L.A. has been encased in film canisters stretching back to the black-and-white Mysticism of the 1940s and Film Noir (The Big Sleep), to the sun-bleached corruption of the ’70s (Chinatown, The Long Goodbye), and the lunar night of Michael Mann’s urban sprawl (Heat, Collateral).

Rockstar, ever the masters of landscape storytelling, the purveyors of pop culture pastiche, crafted ‘Just Business’ – one of the standout missions in Grand Theft Auto: San Andreas, indeed the entire series – to serve as a rollercoaster tour of Los Santos from the glitz to the ghetto. In doing so, the tour bus stops first at one of the biggest blockbusters of the nineties.

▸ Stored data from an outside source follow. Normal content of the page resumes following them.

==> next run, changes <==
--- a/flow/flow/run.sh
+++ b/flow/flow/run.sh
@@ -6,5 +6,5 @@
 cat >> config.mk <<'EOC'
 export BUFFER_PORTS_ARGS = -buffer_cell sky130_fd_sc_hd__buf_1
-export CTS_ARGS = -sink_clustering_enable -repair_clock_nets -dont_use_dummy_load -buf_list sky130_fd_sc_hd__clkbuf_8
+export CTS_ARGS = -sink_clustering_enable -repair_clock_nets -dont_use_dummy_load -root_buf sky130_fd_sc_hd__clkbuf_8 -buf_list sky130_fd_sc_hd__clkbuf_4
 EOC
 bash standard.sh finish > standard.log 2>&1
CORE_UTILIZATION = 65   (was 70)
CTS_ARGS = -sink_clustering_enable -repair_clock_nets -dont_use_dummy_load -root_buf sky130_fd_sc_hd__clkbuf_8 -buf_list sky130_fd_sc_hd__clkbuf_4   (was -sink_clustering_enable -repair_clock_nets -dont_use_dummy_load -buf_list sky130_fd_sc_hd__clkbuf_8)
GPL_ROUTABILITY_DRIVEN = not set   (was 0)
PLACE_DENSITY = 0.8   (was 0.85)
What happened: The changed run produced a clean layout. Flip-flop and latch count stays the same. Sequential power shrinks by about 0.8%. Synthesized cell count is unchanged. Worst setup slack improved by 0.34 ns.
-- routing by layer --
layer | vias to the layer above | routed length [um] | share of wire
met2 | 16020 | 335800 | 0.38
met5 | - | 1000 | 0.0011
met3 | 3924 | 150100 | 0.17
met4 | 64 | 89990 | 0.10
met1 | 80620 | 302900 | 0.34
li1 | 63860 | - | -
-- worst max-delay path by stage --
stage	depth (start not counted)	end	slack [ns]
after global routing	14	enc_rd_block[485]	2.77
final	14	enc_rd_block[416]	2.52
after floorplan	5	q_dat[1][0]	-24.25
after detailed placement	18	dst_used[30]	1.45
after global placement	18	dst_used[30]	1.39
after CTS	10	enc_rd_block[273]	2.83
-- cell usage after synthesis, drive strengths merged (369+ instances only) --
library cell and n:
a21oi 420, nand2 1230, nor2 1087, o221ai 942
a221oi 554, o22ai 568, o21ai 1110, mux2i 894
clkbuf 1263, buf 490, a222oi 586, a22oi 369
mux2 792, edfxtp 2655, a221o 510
Source: an optimization exercise on an open RTL-to-GDS flow (aim: small area). Production flows keep margins and buffers that such runs may drop. Where RTL was checked, it was by simulation tests only, not by an equivalence proof against the original.

## quartz
==> flow/design.v <==
module pinode_rx #(
    parameter MAX_SLOTS = 256
) (
    input  wire        clk,
    input  wire        rst,
    input  wire        start,
    input  wire        start_thumb,
    input  wire        stream_fail,
    output wire        busy,
    output wire        done,
    output wire [1:0]  result,
    output wire [1:0]  err,
    input  wire        rx_valid,
    input  wire [7:0]  rx_data,
    input  wire        rx_timeout,
    output wire        rx_ready,
    output wire        tx_valid,
    output reg  [7:0]  tx_data,
    input  wire        tx_ready,
    output reg         pl_valid,
    output reg  [7:0]  pl_data,
    output reg         ev_valid,
    output reg  [3:0]  ev_status,
    output reg  [13:0] ev_index
);
    localparam ST_IDLE    = 4'd0;
    localparam ST_AWAIT   = 4'd1;    
    localparam ST_CLR     = 4'd2;    
    localparam ST_ACK     = 4'd3;    
    localparam ST_COLLECT = 4'd4;
    localparam ST_RSCAN   = 4'd5;    
    localparam ST_RREAD   = 4'd6;    
    localparam ST_FINAL   = 4'd7;    
    localparam ST_D_OK    = 4'd8;
    localparam ST_D_NOINF = 4'd9;
    localparam ST_D_INC   = 4'd10;
    localparam ST_D_STRM  = 4'd11;
    localparam ST_RCONV0  = 4'd12;   
    localparam ST_RCONV   = 4'd13;   
    localparam RS_STORED     = 4'd1;
    localparam RS_INFO_OK    = 4'd2;
    localparam RS_TIMEOUT    = 4'd3;
    localparam RS_MALFORMED  = 4'd4;
    localparam RS_TOO_SHORT  = 4'd5;
    localparam RS_BAD_INDEX  = 4'd6;
    localparam RS_BAD_CKSUM  = 4'd7;
    localparam RS_WRONG_KIND = 4'd8;
    localparam RS_OUT_RANGE  = 4'd9;
    function [3:0] add3(input [3:0] u);
        begin
            add3[3] = u[3] | (u[2] & (u[1] | u[0]));
            add3[2] = (u[2] & ~u[1] & ~u[0]) | (u[3] & u[0]);
            add3[1] = (~u[2] & u[1]) | (u[1] & u[0]) | (u[3] & ~u[0]);
            add3[0] = (~u[3] & ~u[2] & u[0]) | (u[2] & u[1] & ~u[0]) | (u[3] & ~u[0]);
        end
    endfunction
    reg [3:0]   st;
    reg [8:0]   exp_count;   
    reg [8:0]   cnt;         
    reg [7:0]   head;        
    reg         wr_pend;     
    reg [MAX_SLOTS-1:0] ring;
    reg [2:0]   tpos;
    reg [7:0]   grp;         
    reg         pend_zero;
    reg [2:0]   rec_cnt;     
    reg [7:0]   hold;
    reg         kind_ok;
    reg         bad_dig;
    reg [7:0]   crc;         
    reg [3:0]   k;           
    reg         z1, z2, z3;  
    reg [1:0]   c;           
    assign done   = st[3] && !st[2];
    assign busy   = (st != ST_IDLE) && !done;
    assign err    = st[1:0];
    assign result = (st[1:0] == 2'd0) ? 2'd1 : 2'd2;
    wire rd_active    = (tpos == 3'd0) &&
                        ((st == ST_AWAIT) ||
                         (!wr_pend && ((st == ST_COLLECT && cnt != exp_count) ||
                                       (st == ST_RREAD))));
    wire read_pending = rd_active && (k == 4'd0);
    assign rx_ready = read_pending;
    assign tx_valid = (tpos != 3'd0);
    wire start_take   = start && !busy;
    wire take_fail    = busy && stream_fail;
    wire take_timeout = read_pending && rx_timeout && !stream_fail;
    wire take_byte    = read_pending && rx_valid && !rx_timeout && !stream_fail;
    wire take_delim   = take_byte && (rx_data == 8'h00);
    wire take_data    = take_byte && (rx_data != 8'h00);
    wire rd_end       = take_timeout || take_delim;
    wire is_code   = (grp[7:1] == 7'd0);
    wire dec_valid = take_data && (!is_code || (grp[0] && pend_zero));
    wire [7:0] dec_byte = is_code ? 8'h00 : rx_data;
    wire malformed = (grp != 8'd1);
    wire too_short = (rec_cnt != 3'd6);
    wire cksum_ok  = (crc == 8'd0);
    reg  in_range;   
    reg [3:0] rd_status;
    always @(*) begin
        if (take_timeout)   rd_status = RS_TIMEOUT;
        else if (malformed) rd_status = RS_MALFORMED;
        else if (too_short) rd_status = RS_TOO_SHORT;
        else if (bad_dig)   rd_status = RS_BAD_INDEX;
        else if (!cksum_ok) rd_status = RS_BAD_CKSUM;
        else if (!kind_ok)  rd_status = RS_WRONG_KIND;
        else if (!in_range) rd_status = RS_OUT_RANGE;
        else if (st == ST_AWAIT) rd_status = RS_INFO_OK;
        else                rd_status = RS_STORED;
    end
    wire stored = rd_end && (rd_status == RS_STORED);
    wire [7:0] target  = wr_pend ? ev_index[7:0] : cnt[7:0];
    wire       at_tgt  = (head == target);
    wire       set_now = wr_pend && at_tgt;
    wire       clr     = !st[2];
    wire       cur_bit = ring[MAX_SLOTS-1];
    always @(posedge clk) begin
        ring <= {ring[MAX_SLOTS-2:0], (cur_bit && !clr) || set_now};
        head <= start_take ? 8'd0 : head + 8'd1;
    end
    wire [11:0] dec = {2'b00, ev_index[9:0]};
    wire [3:0]  dd_u = add3(ev_index[3:0]);
    wire [3:0]  dd_t = add3(ev_index[7:4]);
    wire        dd_bit = cnt[3'd7 - head[2:0]];
    always @(*) begin
        case (tpos)
            3'd1: tx_data = (st == ST_AWAIT) ? (exp_count[0] ? 8'h56 : 8'h53) :
                            (st == ST_ACK) ? 8'h45 : 8'h52;
            3'd2: tx_data = {4'h3, dec[11:8]};
            3'd3: tx_data = {4'h3, dec[7:4]};
            3'd4: tx_data = {4'h3, dec[3:0]};
            default: tx_data = 8'h0A;
        endcase
    end
    wire       dig_byte  = (rec_cnt >= 3'd2) && (rec_cnt <= 3'd5);
    wire       first_dig = (rec_cnt == 3'd2);
    wire [3:0] k_last    = dig_byte ? 4'd14 : 4'd8;
    wire       dig_step  = dig_byte && (k != 4'd0);
    wire       crc_step  = (k != 4'd0) && !k[3] || (k == 4'd8);
    wire       crc_fb    = crc[7] ^ hold[4'd8 - k];
    wire       dig_bit   = (k <= 4'd4) && hold[k - 4'd1];
    wire [2:0] ssum      = z1 + z3 + dig_bit + c;
    wire [3:0] kb        = k - 4'd1;        
    wire       lim_bit   = (st == ST_AWAIT) ? (kb == 4'd0 || kb == 4'd8)
                                            : (kb <= 4'd8 && exp_count[kb]);
    always @(posedge clk) begin
        if (take_data) begin
            if (is_code) begin
                grp       <= rx_data;
                pend_zero <= (rx_data != 8'hFF);
            end else begin
                grp <= grp - 8'd1;
            end
        end
        if (dec_valid) begin
            hold <= dec_byte;
            case (rec_cnt)
                3'd0: kind_ok <= (st == ST_AWAIT) ? (dec_byte == 8'd0)
                                                  : (dec_byte == 8'd1 || dec_byte == 8'd2);
                3'd1: bad_dig <= (dec_byte > 8'd9);
                3'd2, 3'd3, 3'd4: bad_dig <= bad_dig || (dec_byte > 8'd9);
                default: ;
            endcase
            if (rec_cnt != 3'd6)
                rec_cnt <= rec_cnt + 3'd1;
        end
        k  <= dec_valid ? 4'd1 : (k == 4'd0 || k == k_last) ? 4'd0 : k + 4'd1;
        z1 <= dig_step && !first_dig && ev_index[0];
        z2 <= dig_step && z1;
        z3 <= dig_step && z2;
        c  <= dig_step ? ssum[2:1] : 2'd0;
        if (dig_step)
            ev_index <= {ssum[0], ev_index[13:1]};
        if (dig_step && rec_cnt == 3'd5)
            in_range <= (!ssum[0] && lim_bit) || (!(ssum[0] ^ lim_bit) && in_range && k != 4'd1);
        if (crc_step)
            crc <= {crc[6:0], 1'b0} ^ (crc_fb ? 8'h07 : 8'h00);
        if (!rd_active || rd_end) begin
            grp     <= 8'd0;
            rec_cnt <= 3'd0;
            crc     <= 8'd0;
        end
        pl_valid  <= dec_valid && (rec_cnt == 3'd6);
        pl_data   <= hold;
        ev_status <= rd_status;
        if (st == ST_RCONV0)
            ev_index[9:0] <= 10'd0;
        if (st == ST_RCONV)
            ev_index[9:0] <= {ev_index[8], dd_t[3], dd_t[2:0], dd_u[3], dd_u[2:0], dd_bit};
    end
    always @(posedge clk) begin
        ev_valid <= 1'b0;
        if (rst) begin
            st   <= ST_IDLE;
            tpos <= 3'd0;
        end else begin
            ev_valid <= rd_end && !take_fail;
            if (tx_valid && tx_ready) begin
                case (tpos)
                    3'd1: tpos <= (st != ST_RREAD) ? 3'd5 :
                                  (dec[11:8] != 4'd0) ? 3'd2 :
                                  (dec[7:4] != 4'd0) ? 3'd3 : 3'd4;
                    3'd5: tpos <= 3'd0;
                    default: tpos <= tpos + 3'd1;
                endcase
            end
            if (set_now)
                wr_pend <= 1'b0;
            if (stored)
                wr_pend <= 1'b1;
            if (take_fail) begin
                st   <= ST_D_STRM;
                tpos <= 3'd0;
            end else begin
                case (st)
                    ST_IDLE, ST_D_OK, ST_D_NOINF, ST_D_INC, ST_D_STRM: begin
                        if (start) begin
                            exp_count <= {8'd0, start_thumb};
                            wr_pend   <= 1'b0;
                            tpos      <= 3'd1;
                            st        <= ST_AWAIT;
                        end
                    end
                    ST_AWAIT: begin
                        if (rd_end) begin
                            if (rd_status == RS_INFO_OK) begin
                                exp_count <= ev_index[8:0];
                                st        <= ST_CLR;
                            end else begin
                                st <= ST_D_NOINF;
                            end
                        end
                    end
                    ST_CLR: begin
                        cnt <= 9'd0;
                        if (head == 8'd255)
                            st <= ST_COLLECT;
                    end
                    ST_COLLECT: begin
                        if (rd_end) begin
                            cnt <= cnt + 9'd1;
                        end else if (cnt == exp_count && !wr_pend) begin
                            cnt <= 9'd0;
                            st  <= ST_RSCAN;
                        end
                    end
                    ST_RSCAN: begin
                        if (!wr_pend) begin
                            if (cnt == exp_count) begin
                                cnt <= 9'd0;
                                st  <= ST_FINAL;
                            end else if (at_tgt) begin
                                if (cur_bit) begin
                                    cnt <= cnt + 9'd1;
                                end else begin
                                    st   <= ST_RCONV0;
                                end
                            end
                        end
                    end
                    ST_RCONV0: begin
                        if (head[2:0] == 3'd7)
                            st <= ST_RCONV;
                    end
                    ST_RCONV: begin
                        if (head[2:0] == 3'd7) begin
                            tpos <= 3'd1;
                            st   <= ST_RREAD;
                        end
                    end
                    ST_RREAD: begin
                        if (rd_end) begin
                            cnt <= cnt + 9'd1;
                            st  <= ST_RSCAN;
                        end
                    end
                    ST_FINAL: begin
                        if (cnt == exp_count) begin
                            tpos <= 3'd1;
                            st   <= ST_ACK;
                        end else if (at_tgt) begin
                            if (cur_bit)
                                cnt <= cnt + 9'd1;
                            else
                                st <= ST_D_INC;
                        end
                    end
                    ST_ACK: begin
                        if (tpos == 3'd0)
                            st <= ST_D_OK;
                    end
                    default: st <= ST_IDLE;
                endcase
            end
        end
    end
endmodule
Settings: LEC_CHECK=0, CAP_MARGIN=20, CORE_MARGIN=2, CORE_UTILIZATION=60, SLEW_MARGIN=20; clock period 10.0 ns.
standard.sh (not shown) runs the stock make flow with config.mk's settings and CLKGATE_MAP_FILE= SYNTH_SCRIPT=/design/flow/synth_recipe.tcl, a recipe that flattens the netlist after the stock synthesis.
==> flow/flow/run.sh <==
#!/bin/bash
# Own flow: the standard layout (standard.sh) with three changes:
#  - synthesis maps the logic with an area-oriented ABC script
#    (flow/abc_area.script); registers are mapped exactly as in the
#    standard synthesis, since ABC only sees the combinational logic;
#  - port buffers use the smallest buffer;
#  - the clock tree uses clkbuf_8 leaf clusters and no dummy loads.
set -e
cp -r "$FLOW_HOME/scripts" ./scripts_local
cp flow/abc_area.script ./scripts_local/abc_speed.script
export SCRIPTS_DIR="$PWD/scripts_local"
export BUFFER_PORTS_ARGS="-buffer_cell sky130_fd_sc_hd__buf_1"
export CTS_ARGS="-sink_clustering_enable -repair_clock_nets -sink_clustering_size 18 -sink_clustering_max_diameter 60 -buf_list sky130_fd_sc_hd__clkbuf_8 -dont_use_dummy_load"
bash standard.sh > standard.log 2>&1
==> flow/flow/abc_area.script <==
&get -n
&st
&syn2
&dch -f
&nf -R 1000 -p
&st
&syn2
&dch -f
&nf -R 1000 -p
&st
&syn2
&dch -f
&nf -R 1000 -p
&put
quartz finished every step from synthesis to the final layout, and the layout passed the timing, design-rule and antenna checks.
From an optimization exercise on the open Yosys and OpenROAD flow, aimed at small area; shortcuts taken in it are not production practice.
RTL that was checked went through simulation tests only; none was proved equivalent to the original.
No functional check of the RTL was part of run 3.
No activity file was given, so power comes from the tool's default toggle rates.

--- design/flow/design.v ---
module addrmap_cfg (
    input  wire [16:0] cfg_geom,
    output wire        legal
);
    wire [3:0] cols  = cfg_geom[3:0];
    wire [3:0] banks = cfg_geom[7:4];
    wire [1:0] bg    = cfg_geom[9:8];
    wire [4:0] rows  = cfg_geom[14:10];
    assign legal = (cols >= 4'd8) && (cols <= 4'd12) &&
                   (banks == 4'd2 || banks == 4'd3) &&
                   (bg <= 2'd2) &&
                   (rows >= 5'd14) && (rows <= 5'd18);
endmodule
module dm_aoi222 (input wire a1, a2, b1, b2, c1, c2, output wire y);
    assign y = ~((a1 & a2) | (b1 & b2) | (c1 & c2));
endmodule
module dm_aoi22 (input wire a1, a2, b1, b2, output wire y);
    assign y = ~((a1 & a2) | (b1 & b2));
endmodule
module dm_nand2 (input wire a, b, output wire y);
    assign y = ~(a & b);
endmodule
module dm_nand3 (input wire a, b, c, output wire y);
    assign y = ~(a & b & c);
endmodule
module dm_nand4 (input wire a, b, c, d, output wire y);
    assign y = ~(a & b & c & d);
endmodule
module dm_aoi221 (input wire a1, a2, b1, b2, c, output wire y);
    assign y = ~((a1 & a2) | (b1 & b2) | c);
endmodule
module dm_aoi211 (input wire a1, a2, b, c, output wire y);
    assign y = ~((a1 & a2) | b | c);
endmodule
module dm_aoi21 (input wire a1, a2, b, output wire y);
    assign y = ~((a1 & a2) | b);
endmodule
module dm_aoi31 (input wire a1, a2, a3, b, output wire y);
    assign y = ~((a1 & a2 & a3) | b);
endmodule
module dm_pick4 (input wire [3:0] s, input wire [3:0] d, output wire y);
    wire n0, n1;
    dm_aoi222 g0 (.a1(s[0]), .a2(d[0]), .b1(s[1]), .b2(d[1]), .c1(s[2]), .c2(d[2]), .y(n0));
    dm_nand2  g1 (.a(s[3]), .b(d[3]), .y(n1));
    dm_nand2  g2 (.a(n0), .b(n1), .y(y));
endmodule
module dm_pick4m (input wire nm, input wire [3:0] s, input wire [3:0] d, output wire y);
    wire n0, n1;
    dm_aoi222 g0 (.a1(s[0]), .a2(d[0]), .b1(s[1]), .b2(d[1]), .c1(s[2]), .c2(d[2]), .y(n0));
    dm_nand2  g1 (.a(s[3]), .b(d[3]), .y(n1));
    dm_aoi21  g2 (.a1(n0), .a2(n1), .b(nm), .y(y));
endmodule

With Terminator 2: Judgement Day, James Cameron captured a saturated slice of that decade, a commercialised canvas of street culture and urban cool, of glamour and graffiti. The famous chase sequence sees John Connor fleeing from his icy, liquid-metal assailant from arcade to strip mall, before screeching out of an underground car park down a sun-baked boulevard on his dirt bike, and onto the parched concrete of the L.A. river basin.

‘Just Business’ adopts an on-rails approach – something Rockstar uses from time to time to take you by the hand through something they’ve built, offering up a director’s cut. It’s a glorious one, too: light is filtered here and there in an oily, amber hue, like you’re looking at the world through a glass of beer. Spitting bullets on a swivel as Big Smoke guides you both away from a hit squad of Russian mobsters, the action is crackling yet subdued. You can’t control your speed, only what you fire at, giving the entire scene a choreographed, filmic feel.

The way the mission progresses runs counter to the rags-to-riches rise of the rest of the game: from the skyscraper aspirations of downtown – chic, waif-like women, glass towers flanked with palm trees, dripping with wealth – down into the sewers, ultimately leading the duo back home to Grove Street, so many miles away. This is captured in a single shot at 2:49, as the camera pans down from the top of the elegant building, to the hot tarmac where a BF-400 motorbike waits to whisk the pair away.

T2’s chase, like all great action sequences, has an undercurrent of feeling that punches through the action facade, something elusive. At 0:51, as the truck bursts through the barrier and lurches down in slow-motion into the basin, slurred strings pierce through the score, puncturing the scene with despair – a reminder that John will never truly be free of his pursuers.

Rockstar fans the hammer and looses a cavalcade of cheap thrills in a vintage GTA action set piece: fire fights, motorbike chases, explosions, stunt ramps. There’s something else ‘Just Business’ manages to communicate as well. It’s peppered with references to T2 – the spiral exit of the car park, the pursuit of the truck, an unwarranted explosion seemingly for symmetry’s sake – but there’s one touch that resonates above all the others. It threads the mission through, not quite with despair, but with a bittersweet note at its climax.

In Terminator 2, Arnie shoots the locks off chain link gates with his sawn-off shotgun; it’s an act that brings him closer to John, of pushing toward safety and breaking down the barriers between them. In ‘Just Business’, CJ has to shoot out the gate leading into a culvert; it’s a move toward safety and seclusion, just as it is in T2, but it has a different undercurrent running through it.

It’s a reminder of where they came from, of where they belong. It’s a barrier between them and another world that can’t so easily be shot through. Rockstar pulls you across not just Los Santos’ physical geography, but its psychological geography too. It’s succinctly captured in a brief exchange between them: “I used to hate this tunnel when we were kids,” CJ shouts. Big Smoke snaps him back to the present, saying, “We can reminisce later.”